The Psychology Of Success
Have you ever acted against your better judgment? Ummmm, of course you have. We all have. Sometimes you do things that you later regret. And this keeps you from achieving that lean, athletic body that you want.
• You hit snooze rather than waking up early to exercise before work.
• You blow off your healthy eating plan to indulge in a hamburger and fries.
• You start an exercise program only to drop out two weeks into it.
These regrettable actions prevent you from achieving your goals and keep you stuck.
Unfortunately, having the right strategy is not enough to achieve your goals as 80 percent of success is due to psychology—mindset, beliefs, and emotions—and only 20 percent is due to strategy—the specific steps needed to accomplish a result.
Most of us are all too familiar with this frustrating paradox. It’s almost as if there are two sides inside of you, raging war on each other. Your sensible side versus your emotional side. What you want versus what you do.
A psychologist named Jonathan Haidt came up with a mental model that explains exactly why you do things that you wish you hadn’t – and how to take control to finally do the actions necessary to get what you really want.
“The image I came up with for myself, as I marveled at my weakness [of willpower], was that I was a rider on the back of an elephant. I’m holding the reins in my hands, and by pulling one way or the other I can tell the elephant to turn, to stop, or to go. I can direct things, but only when the elephant doesn’t have desires of his own. When the elephant really wants to do something, I’m no match for him,” explained Haidt in his book, The Happiness Hypothesis.
Human decision making is like a tiny rider on a massive elephant. The rider may think he’s in charge, but the elephant’s will always wins. The Elephant, The Rider, and The Path are a great framework for understanding yourself and what drives you. All human change depends on it.
Here’s Haidt’s mental model for creating lasting change in greater detail…

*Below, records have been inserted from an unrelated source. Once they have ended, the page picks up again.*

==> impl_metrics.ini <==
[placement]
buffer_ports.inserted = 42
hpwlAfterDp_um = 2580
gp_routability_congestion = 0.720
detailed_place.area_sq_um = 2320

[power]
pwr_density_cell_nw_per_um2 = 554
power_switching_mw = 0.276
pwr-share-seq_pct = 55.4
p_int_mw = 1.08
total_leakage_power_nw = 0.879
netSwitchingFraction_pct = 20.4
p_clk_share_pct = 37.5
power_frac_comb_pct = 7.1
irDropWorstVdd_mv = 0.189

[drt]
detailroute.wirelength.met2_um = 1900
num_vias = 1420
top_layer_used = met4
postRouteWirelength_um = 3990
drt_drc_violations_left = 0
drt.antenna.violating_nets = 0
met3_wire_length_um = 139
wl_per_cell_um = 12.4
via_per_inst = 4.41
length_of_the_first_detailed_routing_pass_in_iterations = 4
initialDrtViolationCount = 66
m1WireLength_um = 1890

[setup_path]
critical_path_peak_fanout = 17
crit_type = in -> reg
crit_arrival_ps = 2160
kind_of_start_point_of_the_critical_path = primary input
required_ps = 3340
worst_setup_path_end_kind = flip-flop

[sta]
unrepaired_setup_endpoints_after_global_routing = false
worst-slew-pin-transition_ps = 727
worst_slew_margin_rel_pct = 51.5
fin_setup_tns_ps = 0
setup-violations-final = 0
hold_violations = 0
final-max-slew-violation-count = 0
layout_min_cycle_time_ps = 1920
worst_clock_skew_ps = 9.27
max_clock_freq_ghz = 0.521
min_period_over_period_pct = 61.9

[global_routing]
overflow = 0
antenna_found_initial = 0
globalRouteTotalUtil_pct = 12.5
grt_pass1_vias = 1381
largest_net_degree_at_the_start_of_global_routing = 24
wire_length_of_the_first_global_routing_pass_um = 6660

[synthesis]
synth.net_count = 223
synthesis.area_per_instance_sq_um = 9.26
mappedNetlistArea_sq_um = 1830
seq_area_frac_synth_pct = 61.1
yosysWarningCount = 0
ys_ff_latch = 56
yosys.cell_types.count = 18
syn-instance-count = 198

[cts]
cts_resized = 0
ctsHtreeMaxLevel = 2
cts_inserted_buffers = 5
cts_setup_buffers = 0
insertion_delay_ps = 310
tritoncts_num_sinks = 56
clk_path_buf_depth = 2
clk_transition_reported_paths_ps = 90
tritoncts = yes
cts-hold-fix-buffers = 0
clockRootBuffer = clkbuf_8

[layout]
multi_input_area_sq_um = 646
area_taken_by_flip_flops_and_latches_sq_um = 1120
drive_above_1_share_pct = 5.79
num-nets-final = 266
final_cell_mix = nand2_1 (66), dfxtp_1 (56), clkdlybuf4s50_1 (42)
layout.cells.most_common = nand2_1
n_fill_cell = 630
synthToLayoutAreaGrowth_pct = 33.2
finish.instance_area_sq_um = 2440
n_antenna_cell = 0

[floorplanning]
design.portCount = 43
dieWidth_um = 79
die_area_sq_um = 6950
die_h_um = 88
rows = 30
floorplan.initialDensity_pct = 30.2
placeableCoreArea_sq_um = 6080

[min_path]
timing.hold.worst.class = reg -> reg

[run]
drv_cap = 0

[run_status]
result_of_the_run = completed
File: config.mk
export PLATFORM = sky130hd
export DESIGN_NAME = lzc_ctrl
export DESIGN_NICKNAME = d
export VERILOG_FILES = /design/src/rtl/lzc_pkg.sv /design/src/rtl/lzc_decide.sv /design/src/rtl/lzc_hold.sv /design/src/rtl/lzc_seq.sv /design/src/rtl/lzc_ctrl.sv
export SDC_FILE = /design/constraint.sdc
export NUM_CORES = 1
export LEC_CHECK = 0
export ABC_AREA = 0
export ABC_CLOCK_PERIOD_IN_PS = 2200
export BUFFER_PORTS_ARGS = -buffer_cell sky130_fd_sc_hd__buf_4
export CORE_MARGIN = 1
export CORE_UTILIZATION = 53
export CTS_CLUSTER_DIAMETER = 30
export DETAILED_ROUTE_END_ITERATION = 7
export GPL_TIMING_DRIVEN = 0
export PLACE_DENSITY = 0.79
export SLEW_MARGIN = 20
export SYNTH_ARGS = -nofsm -noshare
export SYNTH_HDL_FRONTEND = slang
export SYNTH_SLANG_ARGS = --single-unit
export TNS_END_PERCENT = 1
File: constraint.sdc
create_clock -name clk -period 2.2 [get_ports clk]
set_clock_uncertainty 0.2 [all_clocks]
set_input_delay 0.44 -clock clk [delete_from_list [all_inputs] [get_ports clk]]
set_output_delay 0.44 -clock clk [all_outputs]
set_load 0.02 [all_outputs]
File: src/rtl/lzc_pkg.sv
// Shared types and helpers for the LZ77 step sequencer.
package lzc_pkg;

    // Sequencer states.
    typedef enum logic [2:0] {
        ST_IDLE,
        ST_FILL,
        ST_SEARCH,
        ST_DECIDE,
        ST_EMIT,
        ST_SHIFT
    } lzc_state_t;

    // Number of whole symbols a codeword of cw bits occupies.
    function automatic int cw_symbols(input int cw, input int sw);
        return (cw + sw - 1) / sw;
    endfunction

endpackage

File: src/rtl/lzc_decide.sv
// Encoding decision: turns a captured (pointer, length, head symbol) triple
// into a tagged output item and a window advance count.
// Assumes ITEM_W-1 > SYM_W, so a literal fits in the payload field.
module lzc_decide #(
    parameter int SYM_W  = 8,
    parameter int PTR_W  = 9,
    parameter int LEN_W  = 4,
    parameter int CW_SYM = 2,
    localparam int ITEM_W = PTR_W + LEN_W + 1
) (
    input  logic [PTR_W-1:0]  ptr,
    input  logic [LEN_W-1:0]  len,
    input  logic [SYM_W-1:0]  sym,
    output logic [ITEM_W-1:0] item,
    output logic [LEN_W-1:0]  adv
);
    logic is_code;

    // Anti-expansion rule: compress only if the match beats the codeword cost.
    always_comb is_code = (int'(len) > CW_SYM);

    // Build the item and the advance count for either encoding.
    always_comb begin
        item = '0;
        if (is_code) begin
            item = {1'b1, ptr, len};
            adv  = len;
        end else begin
            item[SYM_W-1:0] = sym;
            adv  = LEN_W'(1);
        end
    end
endmodule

The Rider: is your rational and analytical side. The Rider is a visionary that has the ability to think long-term, to plan, and that is willing to make short-term sacrifices for long-term payoffs. The Rider loves to contemplate and analyse, has limited reserves of strength, suffers from paralysis by analysis, and relentlessly focuses on problems rather than solutions. Most crucially, the Rider is so small compared to the six-ton Elephant that anytime they disagree about which direction to go, the Rider will lose.
The Elephant: is made up of your emotions and instincts. The Elephant prefers the comfort and security of a well-trodden path, even if a new path leads to a better outcome – this is why it’s so difficult to change your habits. The Elephant has enormous strengths: love and compassion and sympathy and loyalty. The Elephant is the one who gets things done.
The Path: is your surrounding environment, the context in which the Rider and the Elephant operate. A rocky Path makes change hard, if not impossible, even when the Rider and the Elephant work together.
There are three steps to lasting change:
• Direct the Rider
• Motivate the Elephant
• Shape the Path
1) Direct the Rider:
Change begins with a plan, and it’s the Rider who comes up with plans. Direct your Rider to analyse what’s right, on what works. When you’ve lost weight and made progress towards your fitness goals in the past what worked for you? Focus on these bright spots rather than on potential problems related to your desired change. Once you’ve come up with a plan, move on. It’s important to move quickly and to avoid getting paralysed by analysis.
2) Motivate the Elephant:
In order for the plans of your Rider to succeed, your Elephant must feel emotionally invested in the outcome. Find an emotional connection that you feel deep down in relation to the goal. Don’t just think about why you want to achieve your goal – feel why you need to achieve your goal.
3) Shape the Path:
Create a distraction free enviroment. Make change easy. Reduce obstacles in your life, so that the new desired behaviour is frictionless. Move the barriers between you and the actions that you want to take. Lay out your workout clothes the night before. Spend time in the morning or weekend to prep all of your healthy daily meals. Book your training session in your diary in advance and treat it like any other work meeting. Get a trainer to hold you accountable to showing up to your workouts.
The key to effective change is getting the Elephant and the Rider moving together on a smooth path to success. Do this and you’ll stop doing things that you later regret.